* _Directions for this task_: From the first line of the records below through the line containing "set_input_delay 0 -clock", copy everything exactly and nothing more.

* _Material for this exercise_:
### config.mk
export PLATFORM = sky130hd
export DESIGN_NAME = scan_data_regs
export DESIGN_NICKNAME = d
export VERILOG_FILES = /design/src/hw/scan_pkg.sv /design/src/hw/scan_data_regs.sv /design/src/hw/shift_stage.sv
export SDC_FILE = /design/constraint.sdc
export NUM_CORES = 1
export LEC_CHECK = 0
export BUFFER_PORTS_ARGS = -buffer_cell sky130_fd_sc_hd__buf_2
export CAP_MARGIN = 25
export CORE_UTILIZATION = 56
export DETAILED_ROUTE_END_ITERATION = 6
export PLACE_DENSITY = 0.83
export RECOVER_POWER = 25
export SYNTH_ARGS = -nofsm -noshare
export SYNTH_HDL_FRONTEND = slang
export SYNTH_SLANG_ARGS = --single-unit
### constraint.sdc
create_clock -name ref_clk -period 2.8 [get_ports ref_clk]
set_input_delay 0 -clock ref_clk [delete_from_list [all_inputs] [get_ports ref_clk]]
set_output_delay 0 -clock ref_clk [all_outputs]
set_load 0.01 [all_outputs]
### src/hw/scan_pkg.sv
package scan_pkg;

   // instruction register
   localparam int unsigned IR_WIDTH        = 3;
   localparam logic [2:0]  OP_EXTEST       = 3'h0;
   localparam logic [2:0]  OP_IDCODE       = 3'h1;
   localparam logic [2:0]  OP_SAMPLE       = 3'h2;
   localparam logic [2:0]  OP_CLAMP        = 3'h3;
   localparam logic [2:0]  OP_HIGHZ        = 3'h4;
   localparam logic [2:0]  OP_BYPASS       = 3'h7;

   // data register widths
   localparam int unsigned BYPASS_WIDTH    = 1;
   localparam int unsigned ID_WIDTH        = 32;

   // identification code layout
   localparam int unsigned ID_MARK_POS     = 0;
   localparam int unsigned ID_MFR_LSB      = 1;
   localparam int unsigned ID_MFR_WIDTH    = 11;
   localparam int unsigned ID_PART_LSB     = 12;
   localparam int unsigned ID_PART_WIDTH   = 16;
   localparam int unsigned ID_VER_LSB      = 28;
   localparam int unsigned ID_VER_WIDTH    = 4;
   localparam logic        ID_MARK_VALUE   = 1'b1;

   // identity values, arbitrary
   localparam logic [10:0] ID_MFR_DEFAULT  = 11'h02a;
   localparam logic [15:0] ID_PART_DEFAULT = 16'h1234;
   localparam logic [3:0]  ID_VER_DEFAULT  = 4'h1;

   // capture value of the bypass stage
   localparam logic        BYPASS_CAPTURE  = 1'b0;

   // reset values
   localparam logic [31:0] ID_LATCH_RESET  = 32'h0000_0000;
   localparam logic        SERIAL_OUT_RESET = 1'b0;

   // synchroniser depth
   localparam int unsigned SYNC_STAGES     = 2;

   // tap state indications from the controller, same clock domain
   typedef struct packed {
      logic test_logic_reset;
      logic capture_dr;
      logic shift_dr;
      logic update_dr;
   } tap_state_t;

   // selected data register
   typedef enum logic [2:0] {
      SEL_NONE   = 3'b001,
      SEL_BYPASS = 3'b010,
      SEL_ID     = 3'b100
   } chain_sel_t;

endpackage

### src/hw/scan_data_regs.sv
// Operation
// bypass is exactly one shift stage between serial in and serial out
// bypass enters the chain for bypass, clamp and high-z instructions
// id register: 32-stage shift path plus separate 32-bit parallel latch
// id register enters the chain when idcode is current
// id register also selected while in test-logic-reset
// instruction is three bits; bypass code 111, idcode code 001
// id loaded on first scan clock rise in capture-dr, shifted in shift-dr
// id code: bit0 one, then 11-bit maker, 16-bit part, 4-bit version
// bypass stage captures zero during capture-dr
`timescale 1ns/1ps
module scan_data_regs #(
   parameter logic [10:0] MFR_ID  = scan_pkg::ID_MFR_DEFAULT,
   parameter logic [15:0] PART_ID = scan_pkg::ID_PART_DEFAULT,
   parameter logic [3:0]  VER_ID  = scan_pkg::ID_VER_DEFAULT
) (
   input  wire logic                 ref_clk,
   input  wire logic                 rst_b,
   input  wire logic                 scan_clock,
   input  wire logic                 scan_serial_in,
   input  wire logic [2:0]           instruction,
   input  wire scan_pkg::tap_state_t tap_state,
   output logic                      scan_serial_out,
   output logic                      scan_serial_out_oe_b,
   output logic                      chain_active,
   output logic [31:0]               id_parallel
);

   // reset release through two flops
   // assert at once, release in step so no flop leaves reset alone
   logic       rst_meta_q;
   logic       rst_sync_q;

   always_ff @(posedge ref_clk or negedge rst_b)
   begin
      if (!rst_b)
      begin
         rst_meta_q <= 1'b0;
         rst_sync_q <= 1'b0;
      end
      else
      begin
         rst_meta_q <= 1'b1;
         rst_sync_q <= rst_meta_q;
      end
   end

   // pin synchronisers, first stage read only by second
   logic [1:0] clk_sync_q;
   logic [1:0] din_sync_q;
   logic       clk_last_q;

   always_ff @(posedge ref_clk or negedge rst_sync_q)
   begin
      if (!rst_sync_q)
      begin
         clk_sync_q <= 2'b00;
         din_sync_q <= 2'b00;
         clk_last_q <= 1'b0;
      end
      else
      begin
         clk_sync_q <= {clk_sync_q[0], scan_clock};
         din_sync_q <= {din_sync_q[0], scan_serial_in};
         clk_last_q <= clk_sync_q[1];
      end
   end

   logic scan_rise;
   logic scan_fall;
   logic din_s;

   // serial in is sampled with the same latency as the clock edge
   assign scan_rise = clk_sync_q[1] & ~clk_last_q;
   assign scan_fall = ~clk_sync_q[1] & clk_last_q;
   assign din_s     = din_sync_q[1];

   // instruction decode
   logic op_bypass;
   logic op_clamp;
   logic op_highz;
   logic op_idcode;
   logic sel_bypass;
   logic sel_id;

   // fixed opcodes
   assign op_bypass = (instruction == scan_pkg::OP_BYPASS);
   assign op_clamp  = (instruction == scan_pkg::OP_CLAMP);
   assign op_highz  = (instruction == scan_pkg::OP_HIGHZ);
   assign op_idcode = (instruction == scan_pkg::OP_IDCODE);

   // reset state forces id
   assign sel_id = op_idcode | tap_state.test_logic_reset;
   // three bypass users
   assign sel_bypass = ~sel_id & (op_bypass | op_clamp | op_highz);

   scan_pkg::chain_sel_t chain_sel;

   assign chain_sel = sel_id     ? scan_pkg::SEL_ID :
                      sel_bypass ? scan_pkg::SEL_BYPASS : scan_pkg::SEL_NONE;

   // one-hot select decode
   logic is_id;
   logic is_byp;
   logic is_none;

   assign is_id   = (chain_sel == scan_pkg::SEL_ID);
   assign is_byp  = (chain_sel == scan_pkg::SEL_BYPASS);
   assign is_none = (chain_sel == scan_pkg::SEL_NONE);

   // a set bit0 tells the host an id follows, not a bypass zero
   // identification code assembly
   logic [31:0] id_code;

   assign id_code[scan_pkg::ID_MARK_POS] = scan_pkg::ID_MARK_VALUE;
   assign id_code[scan_pkg::ID_MFR_LSB +: scan_pkg::ID_MFR_WIDTH]   = MFR_ID;
   assign id_code[scan_pkg::ID_PART_LSB +: scan_pkg::ID_PART_WIDTH] = PART_ID;
   assign id_code[scan_pkg::ID_VER_LSB +: scan_pkg::ID_VER_WIDTH]   = VER_ID;

   // per-register capture and shift strobes on scan clock rise
   logic cap_id;
   logic cap_byp;
   logic sh_id;
   logic sh_byp;

   // load on capture-dr rise
   assign cap_id  = scan_rise & tap_state.capture_dr & is_id;
   // bypass captures zero
   assign cap_byp = scan_rise & tap_state.capture_dr & is_byp;
   // shift in shift-dr
   assign sh_id   = scan_rise & tap_state.shift_dr & is_id;
   assign sh_byp  = scan_rise & tap_state.shift_dr & is_byp;

   logic [scan_pkg::BYPASS_WIDTH-1:0] byp_q;
   logic [scan_pkg::ID_WIDTH-1:0]     id_shift_q;

   // single bypass stage
   shift_stage #(
      .WIDTH       (scan_pkg::BYPASS_WIDTH)
   ) u_bypass (
      .clk         (ref_clk),
      .rst_b       (rst_sync_q),
      .capture_en  (cap_byp),
      .capture_val (scan_pkg::BYPASS_CAPTURE),
      .shift_en    (sh_byp),
      .serial_in   (din_s),
      .q           (byp_q)
   );

   // 32-stage id shift path
   shift_stage #(
      .WIDTH       (scan_pkg::ID_WIDTH)
   ) u_ident (
      .clk         (ref_clk),
      .rst_b       (rst_sync_q),
      .capture_en  (cap_id),
      .capture_val (id_code),
      .shift_en    (sh_id),
      .serial_in   (din_s),
      .q           (id_shift_q)
   );

   // latch keeps the parallel word still while the shift path ripples
   // parallel latch on update-dr falling edge, forced in reset state
   logic [31:0] id_latch_q;
   logic [31:0] id_latch_d;
   logic        upd_id;

   assign upd_id     = scan_fall & tap_state.update_dr & is_id;
   assign id_latch_d = tap_state.test_logic_reset ? id_code :
                       (upd_id ? id_shift_q : id_latch_q);

   always_ff @(posedge ref_clk or negedge rst_sync_q)
   begin
      if (!rst_sync_q)
         id_latch_q <= scan_pkg::ID_LATCH_RESET;
      else
         id_latch_q <= id_latch_d;
   end

   assign id_parallel = id_latch_q;

   // serial out retimed on falling scan edge so the far end samples a settled bit
   logic chain_bit;
   logic active_now;
   logic sout_q;
   logic sout_d;
   logic oe_b_q;
   logic oe_b_d;

   logic drive_state;

   // bypass sits directly between in and out
   assign chain_bit   = is_id ? id_shift_q[0] : byp_q[0];
   // first bit must stand at the first shift rise, so capture-dr drives too
   // tms is unseen here: an exit straight from capture drives half a clock
   assign drive_state = tap_state.capture_dr | tap_state.shift_dr;
   assign active_now  = drive_state & ~is_none;
   assign sout_d      = scan_fall ? chain_bit : sout_q;
   // pin released when no chain of ours is capturing or shifting
   assign oe_b_d      = scan_fall ? ~active_now : (oe_b_q | ~active_now);

   always_ff @(posedge ref_clk or negedge rst_sync_q)
   begin
      if (!rst_sync_q)
         sout_q <= scan_pkg::SERIAL_OUT_RESET;
      else
         sout_q <= sout_d;
   end

   always_ff @(posedge ref_clk or negedge rst_sync_q)
   begin
      if (!rst_sync_q)
         oe_b_q <= 1'b1;
      else
         oe_b_q <= oe_b_d;
   end

   assign scan_serial_out      = sout_q;
   assign scan_serial_out_oe_b = oe_b_q;
   assign chain_active         = ~is_none;

endmodule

* _Exercise answer_:
### config.mk
export PLATFORM = sky130hd
export DESIGN_NAME = scan_data_regs
export DESIGN_NICKNAME = d
export VERILOG_FILES = /design/src/hw/scan_pkg.sv /design/src/hw/scan_data_regs.sv /design/src/hw/shift_stage.sv
export SDC_FILE = /design/constraint.sdc
export NUM_CORES = 1
export LEC_CHECK = 0
export BUFFER_PORTS_ARGS = -buffer_cell sky130_fd_sc_hd__buf_2
export CAP_MARGIN = 25
export CORE_UTILIZATION = 56
export DETAILED_ROUTE_END_ITERATION = 6
export PLACE_DENSITY = 0.83
export RECOVER_POWER = 25
export SYNTH_ARGS = -nofsm -noshare
export SYNTH_HDL_FRONTEND = slang
export SYNTH_SLANG_ARGS = --single-unit
### constraint.sdc
create_clock -name ref_clk -period 2.8 [get_ports ref_clk]
set_input_delay 0 -clock ref_clk [delete_from_list [all_inputs] [get_ports ref_clk]]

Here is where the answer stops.